I’m also checking in on material innovation, which has gotten a bad rap of late thanks to a string of high-profile failures. Unfortunately, this is more bad news, with Mycoworks (the mushroom-based leather startup that got a stamp of approval from Hermès) announcing a major restructuring. But innovators are increasingly keen not to let negativity dominate the narrative. Strategic pivots are a sign of a maturing market, not of failure, they argue.
Finally, don’t miss out on your chance to attend this year’s BoF VOICES. It’s the tenth edition of the annual gathering for big thinkers and has an incredible line up. I’m particularly looking forward to the conversation senior correspondent Sheena Butler-Young is set to have with Clare Waight Keller and Maria Cornejo. Why does fashion have such a complicated relationship with women? You better believe they’ll get into it.

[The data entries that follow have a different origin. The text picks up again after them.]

## src/rtl/sal_addr_decoder_arb.sv

```systemverilog
// AXI AR/AW address arbiter and bank/row/column decoder feeding a single registered
// request slot toward the bank controller.
module sal_addr_decoder_arb #(
   parameter int unsigned ID_WIDTH     = 4,
   parameter int unsigned ADDR_WIDTH   = 32,
   parameter int unsigned LEN_WIDTH    = 8,
   parameter int unsigned OFFSET_WIDTH = 4,
   parameter int unsigned CA_WIDTH     = 10,
   parameter int unsigned BA_WIDTH     = 2,
   parameter int unsigned RA_WIDTH     = 16,
   parameter int unsigned MAP_MODE     = 0,
   parameter int unsigned ARB_MODE     = 0,
   parameter int unsigned STARVE_LIMIT = 4
) (
   input  logic                  clk,
   input  logic                  rst,
   input  logic                  ar_valid,
   output logic                  ar_ready,
   input  logic [ID_WIDTH-1:0]   ar_id,
   input  logic [ADDR_WIDTH-1:0] ar_addr,
   input  logic [LEN_WIDTH-1:0]  ar_len,
   input  logic                  aw_valid,
   output logic                  aw_ready,
   input  logic [ID_WIDTH-1:0]   aw_id,
   input  logic [ADDR_WIDTH-1:0] aw_addr,
   input  logic [LEN_WIDTH-1:0]  aw_len,
   output logic                  req_valid,
   input  logic                  req_ready,
   output logic [ID_WIDTH-1:0]   req_id,
   output logic [BA_WIDTH-1:0]   req_ba,
   output logic [RA_WIDTH-1:0]   req_ra,
   output logic [CA_WIDTH-1:0]   req_ca,
   output logic [LEN_WIDTH-1:0]  req_len,
   output logic                  req_wr
);

   localparam int unsigned STREAK_W = (STARVE_LIMIT > 0) ? $clog2(STARVE_LIMIT + 1) : 1;
   localparam int unsigned MAP_W    = CA_WIDTH + BA_WIDTH + RA_WIDTH;
   localparam logic [STREAK_W-1:0] STREAK_MAX = STREAK_W'(STARVE_LIMIT);

   logic [STREAK_W-1:0]   streak_q;
   logic                  last_wr_q;
   logic                  load_en;
   logic                  grant_wr;
   logic                  grant_rd;
   logic                  hs;
   logic [ADDR_WIDTH-1:0] sel_addr;
   logic [MAP_W-1:0]      a;
   logic [BA_WIDTH-1:0]   ba;
   logic [RA_WIDTH-1:0]   ra;
   logic [CA_WIDTH-1:0]   ca;

   always_comb begin
      grant_wr = 1'b0;
      grant_rd = 1'b0;
      if (aw_valid && !ar_valid) begin
         grant_wr = 1'b1;
      end else if (ar_valid && !aw_valid) begin
         grant_rd = 1'b1;
      end else if (ar_valid && aw_valid) begin
         if (ARB_MODE == 1) begin
            grant_wr = !last_wr_q;
            grant_rd = last_wr_q;
         end else if (STARVE_LIMIT > 0 && streak_q == STREAK_MAX) begin
            grant_rd = 1'b1;
         end else begin
            grant_wr = 1'b1;
         end
      end
   end

   assign load_en  = !req_valid || req_ready;
   // Readies are held low during reset so no request slips in while the slot is cleared.
   assign aw_ready = !rst && load_en && grant_wr;
   assign ar_ready = !rst && load_en && grant_rd;
   assign hs       = aw_ready || ar_ready;

   assign sel_addr = grant_wr ? aw_addr : ar_addr;
   // Zero-extend before shifting so address bits above the map are simply dropped.
   assign a = MAP_W'({{MAP_W{1'b0}}, sel_addr} >> OFFSET_WIDTH);

   always_comb begin
      ca = a[CA_WIDTH-1:0];
      ba = '0;
      ra = '0;
      if (MAP_MODE == 1) begin
         ra = a[CA_WIDTH +: RA_WIDTH];
         ba = a[CA_WIDTH+RA_WIDTH +: BA_WIDTH];
      end else begin
         ba = a[CA_WIDTH +: BA_WIDTH];
         ra = a[CA_WIDTH+BA_WIDTH +: RA_WIDTH];
         if (MAP_MODE == 2) begin
            ba = ba ^ ra[BA_WIDTH-1:0];
         end
      end
   end

   always_ff @(posedge clk) begin
      if (rst) begin
         req_valid <= 1'b0;
         req_id    <= '0;
         req_ba    <= '0;
         req_ra    <= '0;
         req_ca    <= '0;
         req_len   <= '0;
         req_wr    <= 1'b0;
         streak_q  <= '0;
         last_wr_q <= 1'b0;
      end else if (hs) begin
         req_valid <= 1'b1;
         req_id    <= grant_wr ? aw_id : ar_id;
         req_len   <= grant_wr ? aw_len : ar_len;
         req_ba    <= ba;
         req_ra    <= ra;
         req_ca    <= ca;
         req_wr    <= grant_wr;
         last_wr_q <= grant_wr;
         // Only writes that actually beat a waiting read count toward starvation.
         if (grant_wr && ar_valid) begin
            if (streak_q != STREAK_MAX) begin
               streak_q <= streak_q + 1'b1;
            end
         end else begin
            streak_q <= '0;
         end
      end else if (req_ready) begin
         req_valid <= 1'b0;
      end
   end

endmodule

```
### src/rtl/vc_arbiter_demux.sv
// vc_arbiter_demux: drains the VC0/VC1 FIFOs with strict priority to VC0 and
// routes every drained word to destination FIFO D0 or D1. The destination is
// chosen by bit data_width-2 of the word. Any destination pause stalls both
// VCs. Pops are combinational; pushes, data, status and counters are registered.
module vc_arbiter_demux #(
    parameter int data_width  = 6,
    parameter int count_width = 5
) (
    input  logic                   clk,
    input  logic                   reset,
    input  logic                   empty_fifo_VC0,
    input  logic                   empty_fifo_VC1,
    input  logic [data_width-1:0]  data_in_VC0,
    input  logic [data_width-1:0]  data_in_VC1,
    input  logic                   pause_d0,
    input  logic                   pause_d1,
    output logic                   pop_VC0_fifo,
    output logic                   pop_VC1_fifo,
    output logic                   push_d0,
    output logic                   push_d1,
    output logic [data_width-1:0]  data_out_d0,
    output logic [data_width-1:0]  data_out_d1,
    output logic                   idle_out,
    output logic                   active_out,
    output logic [count_width-1:0] count_d0,
    output logic [count_width-1:0] count_d1
);

    typedef enum logic {
        IDLE   = 1'b0,
        ACTIVE = 1'b1
    } state_t;

    state_t                 state_q, state_d;
    logic                   stall;
    logic                   pop_vc0, pop_vc1;
    logic                   valid1_q, valid1_d;
    logic                   src1_q, src1_d;
    logic [data_width-1:0]  word;
    logic                   push_d0_q, push_d0_d;
    logic                   push_d1_q, push_d1_d;
    logic [data_width-1:0]  data_out_d0_q, data_out_d0_d;
    logic [data_width-1:0]  data_out_d1_q, data_out_d1_d;
    logic                   idle_q, idle_d;
    logic                   active_q, active_d;
    logic [count_width-1:0] count_d0_q, count_d0_d;
    logic [count_width-1:0] count_d1_q, count_d1_d;

    // Next state and pop decode: VC0 wins whenever it is non-empty.
    always_comb begin
        // NOTE: every output of this block gets a default first, so no path leaves
        // one unassigned and no latch is inferred.
        state_d = state_q;
        stall   = pause_d0 | pause_d1;
        pop_vc0 = 1'b0;
        pop_vc1 = 1'b0;
        case (state_q)
            IDLE: begin
                if (!empty_fifo_VC0 || !empty_fifo_VC1) state_d = ACTIVE;
            end
            ACTIVE: begin
                pop_vc0 = !stall && !empty_fifo_VC0;
                pop_vc1 = !stall && empty_fifo_VC0 && !empty_fifo_VC1;
                // The word in stage 2 is pushed this cycle. Only stage 1 must be empty,
                // so idle follows the last push by one cycle.
                if (empty_fifo_VC0 && empty_fifo_VC1 && !valid1_q) state_d = IDLE;
            end
        endcase
    end

    // Pipeline: stage 1 remembers the popped source. Stage 2 routes the FIFO data and counts pushes.
    always_comb begin
        valid1_d      = pop_vc0 | pop_vc1;
        src1_d        = pop_vc1;
        word          = src1_q ? data_in_VC1 : data_in_VC0;
        push_d0_d     = 1'b0;
        push_d1_d     = 1'b0;
        data_out_d0_d = data_out_d0_q;
        data_out_d1_d = data_out_d1_q;
        if (valid1_q) begin
            if (word[data_width-2]) begin
                push_d1_d     = 1'b1;
                data_out_d1_d = word;
            end else begin
                push_d0_d     = 1'b1;
                data_out_d0_d = word;
            end
        end
        count_d0_d = count_d0_q + {{(count_width-1){1'b0}}, push_d0_q};
        count_d1_d = count_d1_q + {{(count_width-1){1'b0}}, push_d1_q};
        idle_d     = (state_d == IDLE);
        active_d   = (state_d == ACTIVE);
    end

    // All state registers. Reset discards any words that are in flight.
    always_ff @(posedge clk or negedge reset) begin
        if (!reset) begin
            state_q       <= IDLE;
            valid1_q      <= 1'b0;
            src1_q        <= 1'b0;
            push_d0_q     <= 1'b0;
            push_d1_q     <= 1'b0;
            data_out_d0_q <= '0;
            data_out_d1_q <= '0;
            idle_q        <= 1'b1;
            active_q      <= 1'b0;
            count_d0_q    <= '0;
            count_d1_q    <= '0;
        end else begin
            // NOTE: non-blocking assignments make every register sample the value it
            // had before this edge, so the order of these lines does not matter.
            state_q       <= state_d;
            valid1_q      <= valid1_d;
            src1_q        <= src1_d;
            push_d0_q     <= push_d0_d;
            push_d1_q     <= push_d1_d;
            data_out_d0_q <= data_out_d0_d;
            data_out_d1_q <= data_out_d1_d;
            idle_q        <= idle_d;
            active_q      <= active_d;
            count_d0_q    <= count_d0_d;
            count_d1_q    <= count_d1_d;
        end
    end

    assign pop_VC0_fifo = pop_vc0;
    assign pop_VC1_fifo = pop_vc1;
    assign push_d0      = push_d0_q;
    assign push_d1      = push_d1_q;
    assign data_out_d0  = data_out_d0_q;
    assign data_out_d1  = data_out_d1_q;
    assign idle_out     = idle_q;
    assign active_out   = active_q;
    assign count_d0     = count_d0_q;
    assign count_d1     = count_d1_q;

endmodule
### config.mk
export PLATFORM = sky130hd
export DESIGN_NAME = vc_arbiter_demux
export DESIGN_NICKNAME = d
export VERILOG_FILES = /design/src/rtl/vc_arbiter_demux.sv
export SDC_FILE = /design/constraint.sdc
export NUM_CORES = 1
export LEC_CHECK = 0
export BUFFER_PORTS_ARGS = -buffer_cell sky130_fd_sc_hd__buf_4
export CAP_MARGIN = 10
export CORE_MARGIN = 2
export CORE_UTILIZATION = 46
export CTS_CLUSTER_DIAMETER = 60
export DETAILED_ROUTE_END_ITERATION = 10
export GPL_TIMING_DRIVEN = 0
export MAX_ROUTING_LAYER = met4
export PLACE_DENSITY = 0.73
export SYNTH_ARGS = -nofsm -noshare
export SYNTH_HDL_FRONTEND = slang
export SYNTH_SLANG_ARGS = --single-unit
export TNS_END_PERCENT = 30
### constraint.sdc
create_clock -name clk -period 1.8 [get_ports clk]
set_clock_uncertainty 0.2 [all_clocks]
set_input_delay 0.09 -clock clk [delete_from_list [all_inputs] [get_ports clk]]
set_output_delay 0.09 -clock clk [all_outputs]
set_load 0.02 [all_outputs]
==> results of run 1 <==
==> registers in the layout, summed over array words and instances, names as in the netlist <==
| register | count |
|---|---|
| active_out | 1 |
| count_d0 | 5 |
| count_d1 | 5 |
| data_out_d0 | 5 |
| data_out_d1 | 6 |
| idle_out | 1 |
| push_d0 | 1 |
| push_d1 | 1 |
| src1_q | 1 |
| valid1_q | 1 |
==> stage by stage <==
stage          hold slack [ps]  util (%)  power [W]  worst slack [ps]
2_1_floorplan             -406         -    0.00121               273
3_3_place_gp              -182      65.2    0.00152               247
3_5_place_dp              -179      65.2    0.00154               236
4_1_cts                   5.44      73.1    0.00182               210
5_1_grt                   4.68      73.1    0.00192              25.7
6_report                 -6.67      73.1    0.00180               154
==> layout make-up <==
| class | instances | share of cell area, % |
|---|---|---|
| Clock buffer | 4 | 1.61 |
| Inverter | 3 | 0.690 |
| Buffer | 3 | 1.84 |
| Multi-Input combinational cell | 41 | 22.8 |
| Timing Repair Buffer | 59 | 29.4 |
| Tap cell | 28 | 2.15 |
| Sequential cell | 27 | 41.5 |
==> cell usage after synthesis <==
cell type  count
a21oi_1        1
buf_4          1
buf_6          2
conb_1         1
dfrtp_1       26
dfstp_2        1
ha_1           4
inv_1          3
mux2_2        10
mux2_4         5
mux2i_1        1
nand2_1        3
nand2b_1       2
nand3_1        5
nor2_1         2
nor3b_1        1
xnor2_1        4
xor2_1         2
==> kinds of logic (layout without fill, tap and decap cells) <==
| family | after synthesis | count (layout) | share of synthesized area, % |
|---|---|---|---|
| and+or+nand+nor | 13 | 13 | 5.85 |
| other | 1 | 1 | 0.344 |
| DFF | 27 | 27 | 62.0 |
| adders and majority gates | 4 | 4 | 4.59 |
| buffers and inverters | 6 | 69 | 3.78 |
| AOI/OAI and AO/OA | 1 | 1 | 0.458 |
| xor gates and xnor gates | 6 | 6 | 4.82 |
| muxes | 16 | 16 | 18.1 |
==> power breakdown <==
| group | switching (W) | internal [W] | total [W] |
|---|---|---|---|
| logic | 0.000330 | 0.000340 | 0.000670 |
| registers | 0.000119 | 0.000760 | 0.000879 |
| clock network | 0.000168 | 0.0000864 | 0.000254 |
| total | 0.000617 | 0.00119 | 0.00180 |
==> worst reg2reg max path: stages, from the launching register on <==
cell and delay (ps):
dfrtp_1 400, nand2_1 110, nor3b_1 270, dlygate4sd3_1 610
==> metal layers <==
| layer | track usage [%] | wire length, µm | vias to the layer above |
|---|---|---|---|
| met1 | 23.3 | 923 | 364 |
| met4 | 5.13 | 33 | 0 |
| li1 | - | - | 369 |
| met3 | 3.43 | 134 | 4 |
| met2 | 31.3 | 1150 | 33 |
| met5 | - | 0 | - |
==> worst max-delay path by stage <==
stage                          from                          to  slack [ps]  cells after the start
2_1_floorplan  active_out$_DFF_PN0_            src1_q$_DFF_PN0_         270                      2
3_3_place_gp       src1_q$_DFF_PN0_  data_out_d1[2]$_DFFE_PN0P_         250                      5
5_1_grt        active_out$_DFF_PN0_            src1_q$_DFF_PN0_          30                      3
4_1_cts            src1_q$_DFF_PN0_  data_out_d1[3]$_DFFE_PN0P_         210                      5
6_report       active_out$_DFF_PN0_            src1_q$_DFF_PN0_         150                      3
3_5_place_dp       src1_q$_DFF_PN0_  data_out_d1[5]$_DFFE_PN0P_         240                      5
==> impl_metrics.toml, run 1 <==
[status]
status = "complete, but fails checks"
failed_checks = "negative hold slack"

[timing]
slew_violations = 0
tns_ps = 0
finalHoldWorstSlack_ps = -6.67
finalSetupViolCount = 0
fin_crit_sh_pct = 91.5
hold_viol_final = 12
rsz0062_at_grt = "no"
fin_crit_ps = 1650
maxClockFrequency_ghz = 0.607

[place]
placed_area_um2 = 1460
port_buffers = 44
dp_cells = 146
place_congestion = 0.612
dpl.hpwl_mm = 1.43

[die]
die_w_um = 52.7
row_count = 17
dieHeight_um = 52.7
start_util_pct = 48.9
fp.dieArea_um2 = 2780
io_pins = 46
core_um2 = 2230

[yosys]
yosysWarningCount = 0
synthCells = 74
yosysTopAreaCell = "dfrtp_1"
synthTopCellsByArea = "dfrtp_1 60%, mux2_2 10%, mux2_4 6.9%, ha_1 4.6%, xnor2_1 3.2%"
syn_area_per_cell_um2 = 14.7
yosysSeqAreaShare_pct = 62.0
synth_cell_type_count = 18
syn_area_um2 = 1090
yosysTopAreaCellShare_pct = 59.6
synth-seq-cells = 27
synth_nets = 96

[clock_network]
htreeDepth = 1
numCtsBuffers = 3
cts_root_buffer = "clkbuf_4"
ctsLongestPathBuffers = 2
cts_sinks = 27
cts.hold.buffers_added = 15
clk_pin_slew_ps = 140
tritoncts = "built"
postCtsSetupBuffers = 0
worstSkewPairLatency_ps = 310
cts_resized = 0

[critical_path]
critPathArrivalTime_ps = 1700
critical_path.max_fanout = 3
crit_type = "flop to flop"
crit_path_end_kind = "flop"
worst-path-buf-inv = 1
crit_required_ps = 1860
rr_worst_depth = 3
rr_startpoint = "active_out$_DFF_PN0_"
ff2ff_setup_slack_ps = 150
critPathTopFamily = "buffers and inverters"
path_cells = "nand2_1, nor3b_1, dlygate4sd3_1"
crit_path_start_kind = "flop"
critPathMaxStageDelay_ps = 610
r2r-end = "src1_q$_DFF_PN0_"
crit_slowest_cell = "dlygate4sd3_1"

[route]
drt-initial-drc-count = 2
postRouteAntennaNets = 0
wirelength_mm = 2.24
vias = 770
vias_per_cell = 4.67
first_pass_iters = 2
drc_errors = 0
routedWlPerCell_um = 13.6

[finish]
layout-drive-gt1-share_pct = 48.2
final_common_cell = "buf_4"
nets = 160
final_cells = 165
multiInputGateArea_um2 = 373
final_cell_mix = "45 x buf_4, 26 x dfrtp_1, 15 x dlygate4sd3_1, 10 x mux2_2"
stdcell_area_um2 = 1630
syn_to_final_growth_pct = 49.7
num_antenna_cells = 0
regArea_um2 = 677
num-fill-cells = 160

[grt]
grt_pass1_wl_mm = 3.55
overflow = 0
grt_pass1_vias = 764
grt.total_usage_pct = 18.7
grt_max_degree = 28
antenna_found_initial = 0

[flow_run]
max_cap_violations = 0

[power_and_ir_drop]
ir_drop_mv = 0.778
p_leak_nw = 0.845
power_per_cell_area_nw_per_um2 = 1100

[hold_path]
min_path_type = "primary input to async pin"
No activity file was read; power rests on OpenSTA's default activity.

As always, send me thoughts, feedback, tips and questions.
Anatomy of a Luxury Scandal: Downplay, Distract, Discredit
How do you solve a problem like a long-running and escalating scandal linking luxury brands to Italian sweatshops — an issue that strikes at the heart of the sector’s value proposition and core brand narratives?
Don’t worry, there’s a playbook for that.
Step one: downplay the issue
Take note of the carefully controlled, and very similar, statements from brands that have been caught up in the Italian investigation, which alleges consistent gaps in corporate supply-chain controls have enabled a system where brands turn a blind eye to labour exploitation in order to maximise profits.
Here’s the formula for response: issue a brief mea culpa, but note that any issues were truly exceptional and not reflective of how the company actually operates. Finally, emphasise that steps are, or ideally already have been, taken to make sure it never happens again.
If further questions come up, refer back to the statement above. Any additional comment feeds the beast and keeps the story in the news cycle. Bad.
Step two: distract
This is where luxury excels.
There’s always a glitzy show or new product drop around the corner to get people talking about anything else. And it’s extremely effective. I’d bet a Loro Piana cashmere jacket that plenty of the brand’s customers aren’t even aware that it’s been dinged for links to illegal factories, where undocumented workers toiled up to 90 hours a week for a few euros an hour.
If they are, they don’t care. As owner LVMH noted last week, the brand’s performance has been “excellent” in the quarter since the news broke.
Step three: discredit
If the story still won’t go away — for instance new evidence or allegations keep coming to light — poke holes in it.
This is better done through proxies, like trade organisations or in off-the-record asides with key thought leaders. A little eye roll here, a suggestion that the whole thing is really “fake news” there, or a nod to the idea that it’s all been blown out of all proportion at a friendly industry gathering.
Similar tactics have been deployed by industries from big oil to big tobacco, usually in the hopes of staving off costly interventions required by regulators or needed to mollify negative consumer sentiment.
Without a strong counterforce, they are usually very effective.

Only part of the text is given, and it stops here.